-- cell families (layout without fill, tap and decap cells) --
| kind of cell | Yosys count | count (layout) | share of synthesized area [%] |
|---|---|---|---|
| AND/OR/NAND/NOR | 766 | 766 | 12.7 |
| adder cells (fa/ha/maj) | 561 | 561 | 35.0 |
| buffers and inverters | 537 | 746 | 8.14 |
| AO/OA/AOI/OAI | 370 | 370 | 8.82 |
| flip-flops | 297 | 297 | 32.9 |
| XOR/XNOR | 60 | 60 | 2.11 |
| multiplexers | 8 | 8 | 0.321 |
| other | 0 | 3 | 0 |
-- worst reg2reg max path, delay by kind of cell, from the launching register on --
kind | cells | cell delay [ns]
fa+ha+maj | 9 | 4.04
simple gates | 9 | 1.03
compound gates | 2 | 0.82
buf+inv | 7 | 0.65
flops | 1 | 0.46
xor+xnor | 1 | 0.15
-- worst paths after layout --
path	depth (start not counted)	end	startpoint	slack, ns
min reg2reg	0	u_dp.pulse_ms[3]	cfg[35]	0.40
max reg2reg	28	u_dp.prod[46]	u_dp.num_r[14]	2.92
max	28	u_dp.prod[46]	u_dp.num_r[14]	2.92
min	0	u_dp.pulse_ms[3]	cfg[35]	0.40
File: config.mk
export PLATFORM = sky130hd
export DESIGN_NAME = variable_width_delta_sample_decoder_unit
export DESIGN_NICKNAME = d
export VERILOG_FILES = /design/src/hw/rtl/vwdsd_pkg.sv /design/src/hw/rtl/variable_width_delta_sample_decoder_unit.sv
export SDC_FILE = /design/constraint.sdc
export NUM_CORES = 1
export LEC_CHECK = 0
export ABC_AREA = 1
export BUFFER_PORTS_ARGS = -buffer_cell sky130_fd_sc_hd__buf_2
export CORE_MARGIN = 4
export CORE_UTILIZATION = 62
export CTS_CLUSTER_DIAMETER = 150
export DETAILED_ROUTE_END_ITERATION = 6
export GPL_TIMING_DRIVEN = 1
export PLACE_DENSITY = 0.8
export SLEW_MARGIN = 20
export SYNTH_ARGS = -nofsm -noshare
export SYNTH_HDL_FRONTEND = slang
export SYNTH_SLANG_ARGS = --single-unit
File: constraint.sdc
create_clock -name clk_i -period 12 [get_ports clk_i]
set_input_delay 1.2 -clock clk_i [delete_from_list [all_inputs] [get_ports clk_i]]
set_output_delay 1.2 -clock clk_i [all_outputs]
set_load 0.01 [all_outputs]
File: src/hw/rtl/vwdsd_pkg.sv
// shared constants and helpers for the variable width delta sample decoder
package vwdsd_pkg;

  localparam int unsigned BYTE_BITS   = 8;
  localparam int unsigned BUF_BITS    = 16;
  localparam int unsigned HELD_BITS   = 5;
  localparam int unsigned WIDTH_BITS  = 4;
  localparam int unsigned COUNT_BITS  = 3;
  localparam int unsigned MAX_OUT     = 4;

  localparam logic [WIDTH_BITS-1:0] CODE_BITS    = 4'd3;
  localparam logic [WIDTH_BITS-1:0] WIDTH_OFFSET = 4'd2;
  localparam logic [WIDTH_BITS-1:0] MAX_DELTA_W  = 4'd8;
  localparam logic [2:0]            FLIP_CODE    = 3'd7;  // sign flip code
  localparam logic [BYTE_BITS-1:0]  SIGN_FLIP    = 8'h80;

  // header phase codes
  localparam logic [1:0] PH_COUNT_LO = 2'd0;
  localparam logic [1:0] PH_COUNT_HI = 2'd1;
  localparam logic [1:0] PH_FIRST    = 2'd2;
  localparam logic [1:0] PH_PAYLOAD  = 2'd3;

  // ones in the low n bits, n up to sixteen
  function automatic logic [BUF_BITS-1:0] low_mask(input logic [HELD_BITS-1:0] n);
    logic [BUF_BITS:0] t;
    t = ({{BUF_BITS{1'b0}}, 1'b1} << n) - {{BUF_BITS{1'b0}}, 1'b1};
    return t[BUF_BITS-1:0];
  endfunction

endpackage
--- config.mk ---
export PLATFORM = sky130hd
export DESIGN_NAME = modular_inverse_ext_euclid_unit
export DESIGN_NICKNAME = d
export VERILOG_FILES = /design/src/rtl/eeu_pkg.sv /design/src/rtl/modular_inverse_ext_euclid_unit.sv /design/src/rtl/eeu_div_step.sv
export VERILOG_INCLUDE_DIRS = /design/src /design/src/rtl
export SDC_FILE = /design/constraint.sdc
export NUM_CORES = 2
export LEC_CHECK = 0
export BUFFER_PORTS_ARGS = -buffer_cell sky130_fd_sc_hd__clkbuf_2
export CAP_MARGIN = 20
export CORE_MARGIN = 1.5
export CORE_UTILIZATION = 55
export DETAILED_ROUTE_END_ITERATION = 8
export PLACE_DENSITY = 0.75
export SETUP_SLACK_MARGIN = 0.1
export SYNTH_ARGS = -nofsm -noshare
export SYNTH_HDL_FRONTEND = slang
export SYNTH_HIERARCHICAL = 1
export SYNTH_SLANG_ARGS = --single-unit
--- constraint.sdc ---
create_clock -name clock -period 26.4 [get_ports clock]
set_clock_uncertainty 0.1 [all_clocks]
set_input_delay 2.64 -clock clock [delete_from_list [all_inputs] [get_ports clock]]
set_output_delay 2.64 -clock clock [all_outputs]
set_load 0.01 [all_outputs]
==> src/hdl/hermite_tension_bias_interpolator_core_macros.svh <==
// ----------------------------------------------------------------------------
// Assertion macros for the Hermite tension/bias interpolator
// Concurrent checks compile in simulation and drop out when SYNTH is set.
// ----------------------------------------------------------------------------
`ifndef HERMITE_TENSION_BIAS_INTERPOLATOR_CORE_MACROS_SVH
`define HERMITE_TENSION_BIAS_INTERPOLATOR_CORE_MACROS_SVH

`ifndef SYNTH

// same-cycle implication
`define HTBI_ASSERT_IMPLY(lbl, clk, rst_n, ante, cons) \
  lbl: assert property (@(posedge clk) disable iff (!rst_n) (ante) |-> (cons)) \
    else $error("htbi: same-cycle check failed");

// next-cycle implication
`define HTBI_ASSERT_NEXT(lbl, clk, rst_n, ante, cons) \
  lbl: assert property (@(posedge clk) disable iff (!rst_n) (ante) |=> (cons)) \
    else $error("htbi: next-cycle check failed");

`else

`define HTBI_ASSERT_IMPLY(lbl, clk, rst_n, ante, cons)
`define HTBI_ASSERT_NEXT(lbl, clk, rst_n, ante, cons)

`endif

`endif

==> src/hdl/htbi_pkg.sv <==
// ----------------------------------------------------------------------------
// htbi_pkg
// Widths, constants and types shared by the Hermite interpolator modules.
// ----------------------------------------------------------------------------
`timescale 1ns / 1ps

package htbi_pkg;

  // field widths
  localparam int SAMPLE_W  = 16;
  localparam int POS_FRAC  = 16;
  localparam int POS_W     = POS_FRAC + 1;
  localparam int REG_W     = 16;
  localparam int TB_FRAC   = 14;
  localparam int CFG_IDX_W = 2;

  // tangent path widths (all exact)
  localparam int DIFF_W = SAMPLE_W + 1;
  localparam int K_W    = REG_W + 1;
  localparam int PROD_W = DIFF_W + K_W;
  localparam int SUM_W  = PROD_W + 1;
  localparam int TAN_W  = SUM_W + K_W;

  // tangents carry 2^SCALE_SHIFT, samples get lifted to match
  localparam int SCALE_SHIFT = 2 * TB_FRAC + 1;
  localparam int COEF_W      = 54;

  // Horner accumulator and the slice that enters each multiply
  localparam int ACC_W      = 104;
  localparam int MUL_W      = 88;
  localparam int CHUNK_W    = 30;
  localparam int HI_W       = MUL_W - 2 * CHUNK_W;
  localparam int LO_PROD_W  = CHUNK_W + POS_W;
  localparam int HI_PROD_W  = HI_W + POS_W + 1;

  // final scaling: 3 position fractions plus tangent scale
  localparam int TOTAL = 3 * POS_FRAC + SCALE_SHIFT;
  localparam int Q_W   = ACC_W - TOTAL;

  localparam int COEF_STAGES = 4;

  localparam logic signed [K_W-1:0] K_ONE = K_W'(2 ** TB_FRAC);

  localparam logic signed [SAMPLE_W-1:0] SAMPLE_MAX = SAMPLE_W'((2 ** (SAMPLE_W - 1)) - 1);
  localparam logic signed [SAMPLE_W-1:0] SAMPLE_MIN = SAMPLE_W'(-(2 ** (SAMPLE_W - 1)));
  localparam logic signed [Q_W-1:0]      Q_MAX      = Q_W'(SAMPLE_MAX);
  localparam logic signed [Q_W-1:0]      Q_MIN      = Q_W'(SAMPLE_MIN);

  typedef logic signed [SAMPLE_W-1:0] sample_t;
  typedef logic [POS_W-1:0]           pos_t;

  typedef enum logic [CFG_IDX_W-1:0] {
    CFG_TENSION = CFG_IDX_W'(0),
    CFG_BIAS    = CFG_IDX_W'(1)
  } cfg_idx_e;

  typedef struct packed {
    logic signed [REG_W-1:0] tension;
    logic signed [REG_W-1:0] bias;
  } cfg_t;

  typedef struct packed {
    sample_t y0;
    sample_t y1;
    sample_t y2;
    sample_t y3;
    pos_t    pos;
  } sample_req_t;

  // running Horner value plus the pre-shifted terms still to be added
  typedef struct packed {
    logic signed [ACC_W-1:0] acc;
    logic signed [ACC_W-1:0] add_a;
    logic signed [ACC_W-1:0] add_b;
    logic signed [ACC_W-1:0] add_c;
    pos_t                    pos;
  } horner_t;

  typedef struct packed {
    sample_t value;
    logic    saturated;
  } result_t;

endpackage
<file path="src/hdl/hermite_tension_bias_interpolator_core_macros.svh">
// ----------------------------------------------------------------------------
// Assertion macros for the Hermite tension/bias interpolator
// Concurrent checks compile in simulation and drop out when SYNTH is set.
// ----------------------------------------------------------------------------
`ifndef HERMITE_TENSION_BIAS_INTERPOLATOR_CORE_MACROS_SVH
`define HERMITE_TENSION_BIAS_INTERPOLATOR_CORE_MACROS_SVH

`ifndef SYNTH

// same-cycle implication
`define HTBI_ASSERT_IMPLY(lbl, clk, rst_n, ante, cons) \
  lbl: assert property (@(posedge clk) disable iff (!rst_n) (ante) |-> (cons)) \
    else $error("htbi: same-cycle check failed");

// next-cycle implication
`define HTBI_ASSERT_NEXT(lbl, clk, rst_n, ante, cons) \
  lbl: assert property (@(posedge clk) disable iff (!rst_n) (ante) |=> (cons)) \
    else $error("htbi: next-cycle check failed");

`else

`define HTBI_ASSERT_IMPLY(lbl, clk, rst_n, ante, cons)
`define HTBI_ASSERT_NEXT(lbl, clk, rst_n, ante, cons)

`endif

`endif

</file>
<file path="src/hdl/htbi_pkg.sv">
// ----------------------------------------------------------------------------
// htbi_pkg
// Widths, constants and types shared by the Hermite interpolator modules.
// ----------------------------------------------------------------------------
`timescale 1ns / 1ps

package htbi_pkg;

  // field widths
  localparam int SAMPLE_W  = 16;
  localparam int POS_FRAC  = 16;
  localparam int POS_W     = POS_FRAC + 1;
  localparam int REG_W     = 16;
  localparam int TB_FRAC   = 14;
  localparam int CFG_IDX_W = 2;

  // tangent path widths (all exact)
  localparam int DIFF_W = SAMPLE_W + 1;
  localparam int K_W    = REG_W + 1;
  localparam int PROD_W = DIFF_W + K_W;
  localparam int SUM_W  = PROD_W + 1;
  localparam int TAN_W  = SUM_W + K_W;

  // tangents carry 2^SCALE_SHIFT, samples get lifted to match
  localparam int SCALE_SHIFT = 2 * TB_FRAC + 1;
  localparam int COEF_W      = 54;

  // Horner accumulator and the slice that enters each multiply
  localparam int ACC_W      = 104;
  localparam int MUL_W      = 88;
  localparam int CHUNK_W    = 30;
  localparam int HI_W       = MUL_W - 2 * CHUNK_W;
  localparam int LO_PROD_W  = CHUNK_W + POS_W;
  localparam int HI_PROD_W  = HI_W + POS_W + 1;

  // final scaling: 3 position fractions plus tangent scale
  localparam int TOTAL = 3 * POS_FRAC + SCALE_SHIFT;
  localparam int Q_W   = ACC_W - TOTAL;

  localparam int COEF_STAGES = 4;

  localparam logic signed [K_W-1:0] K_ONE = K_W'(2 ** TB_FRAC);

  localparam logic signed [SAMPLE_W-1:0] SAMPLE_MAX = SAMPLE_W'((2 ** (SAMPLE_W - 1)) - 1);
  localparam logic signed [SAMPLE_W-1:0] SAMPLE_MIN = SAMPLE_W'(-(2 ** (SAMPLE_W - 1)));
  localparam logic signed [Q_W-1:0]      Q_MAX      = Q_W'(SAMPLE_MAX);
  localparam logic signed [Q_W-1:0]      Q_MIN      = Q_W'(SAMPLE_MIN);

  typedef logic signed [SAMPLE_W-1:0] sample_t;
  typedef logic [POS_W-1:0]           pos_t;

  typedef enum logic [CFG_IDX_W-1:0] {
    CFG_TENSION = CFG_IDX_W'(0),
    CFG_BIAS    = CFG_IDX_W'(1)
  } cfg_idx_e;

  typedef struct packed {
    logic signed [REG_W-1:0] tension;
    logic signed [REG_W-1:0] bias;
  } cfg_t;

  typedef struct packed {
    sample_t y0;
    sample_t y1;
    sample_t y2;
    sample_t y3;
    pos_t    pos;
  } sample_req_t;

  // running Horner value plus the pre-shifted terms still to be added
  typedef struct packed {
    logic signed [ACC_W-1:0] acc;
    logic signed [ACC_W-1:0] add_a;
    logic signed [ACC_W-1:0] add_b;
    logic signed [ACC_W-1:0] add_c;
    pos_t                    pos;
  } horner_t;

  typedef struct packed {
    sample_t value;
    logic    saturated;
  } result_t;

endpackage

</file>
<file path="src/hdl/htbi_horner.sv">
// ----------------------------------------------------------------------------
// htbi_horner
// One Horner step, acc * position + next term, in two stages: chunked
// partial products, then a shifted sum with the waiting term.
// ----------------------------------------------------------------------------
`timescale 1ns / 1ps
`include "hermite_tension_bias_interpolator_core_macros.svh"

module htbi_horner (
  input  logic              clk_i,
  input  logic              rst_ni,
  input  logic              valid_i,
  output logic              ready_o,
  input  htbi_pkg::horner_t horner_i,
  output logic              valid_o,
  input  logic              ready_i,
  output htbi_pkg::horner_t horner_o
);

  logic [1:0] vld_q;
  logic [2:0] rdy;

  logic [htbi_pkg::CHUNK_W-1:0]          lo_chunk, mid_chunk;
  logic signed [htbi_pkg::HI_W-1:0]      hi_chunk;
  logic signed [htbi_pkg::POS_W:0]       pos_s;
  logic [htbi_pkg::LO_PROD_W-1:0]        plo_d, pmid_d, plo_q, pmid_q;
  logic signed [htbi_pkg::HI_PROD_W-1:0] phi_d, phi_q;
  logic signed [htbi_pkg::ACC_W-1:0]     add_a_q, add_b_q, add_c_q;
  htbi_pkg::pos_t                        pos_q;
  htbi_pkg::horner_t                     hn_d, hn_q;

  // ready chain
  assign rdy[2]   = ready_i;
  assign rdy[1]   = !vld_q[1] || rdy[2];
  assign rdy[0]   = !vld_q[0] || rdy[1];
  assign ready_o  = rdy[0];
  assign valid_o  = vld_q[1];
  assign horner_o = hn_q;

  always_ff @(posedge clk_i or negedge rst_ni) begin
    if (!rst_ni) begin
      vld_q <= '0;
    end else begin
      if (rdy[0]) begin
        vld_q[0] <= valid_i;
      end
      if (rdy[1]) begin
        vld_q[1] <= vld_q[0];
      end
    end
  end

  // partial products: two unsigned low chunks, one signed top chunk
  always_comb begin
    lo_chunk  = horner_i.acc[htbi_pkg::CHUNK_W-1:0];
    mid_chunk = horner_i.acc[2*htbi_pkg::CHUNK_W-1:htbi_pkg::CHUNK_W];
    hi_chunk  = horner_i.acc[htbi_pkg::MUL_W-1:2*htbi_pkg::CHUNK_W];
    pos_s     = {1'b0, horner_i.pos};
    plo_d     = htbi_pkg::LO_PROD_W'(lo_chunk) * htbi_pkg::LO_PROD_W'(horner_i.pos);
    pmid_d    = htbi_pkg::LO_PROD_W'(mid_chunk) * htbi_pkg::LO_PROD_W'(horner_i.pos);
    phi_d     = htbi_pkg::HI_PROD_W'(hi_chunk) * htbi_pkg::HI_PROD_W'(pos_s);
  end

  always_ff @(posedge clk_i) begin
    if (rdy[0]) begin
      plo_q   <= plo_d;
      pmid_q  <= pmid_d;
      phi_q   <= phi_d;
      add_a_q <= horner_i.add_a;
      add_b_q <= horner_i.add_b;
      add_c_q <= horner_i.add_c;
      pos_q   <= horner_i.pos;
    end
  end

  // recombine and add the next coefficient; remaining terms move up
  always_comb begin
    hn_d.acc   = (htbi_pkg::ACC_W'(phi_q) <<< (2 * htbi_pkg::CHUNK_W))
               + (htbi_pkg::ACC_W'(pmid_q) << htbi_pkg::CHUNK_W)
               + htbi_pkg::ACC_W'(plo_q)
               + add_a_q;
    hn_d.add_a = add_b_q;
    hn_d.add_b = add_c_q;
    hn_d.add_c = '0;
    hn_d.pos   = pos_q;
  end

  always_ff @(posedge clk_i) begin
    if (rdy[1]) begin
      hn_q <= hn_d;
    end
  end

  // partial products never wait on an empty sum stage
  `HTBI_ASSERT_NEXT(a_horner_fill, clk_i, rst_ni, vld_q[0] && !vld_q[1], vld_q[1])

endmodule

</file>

Problem description :: Work out how many lines of the material above contain "worst", then write that number alone.

Your response :: 2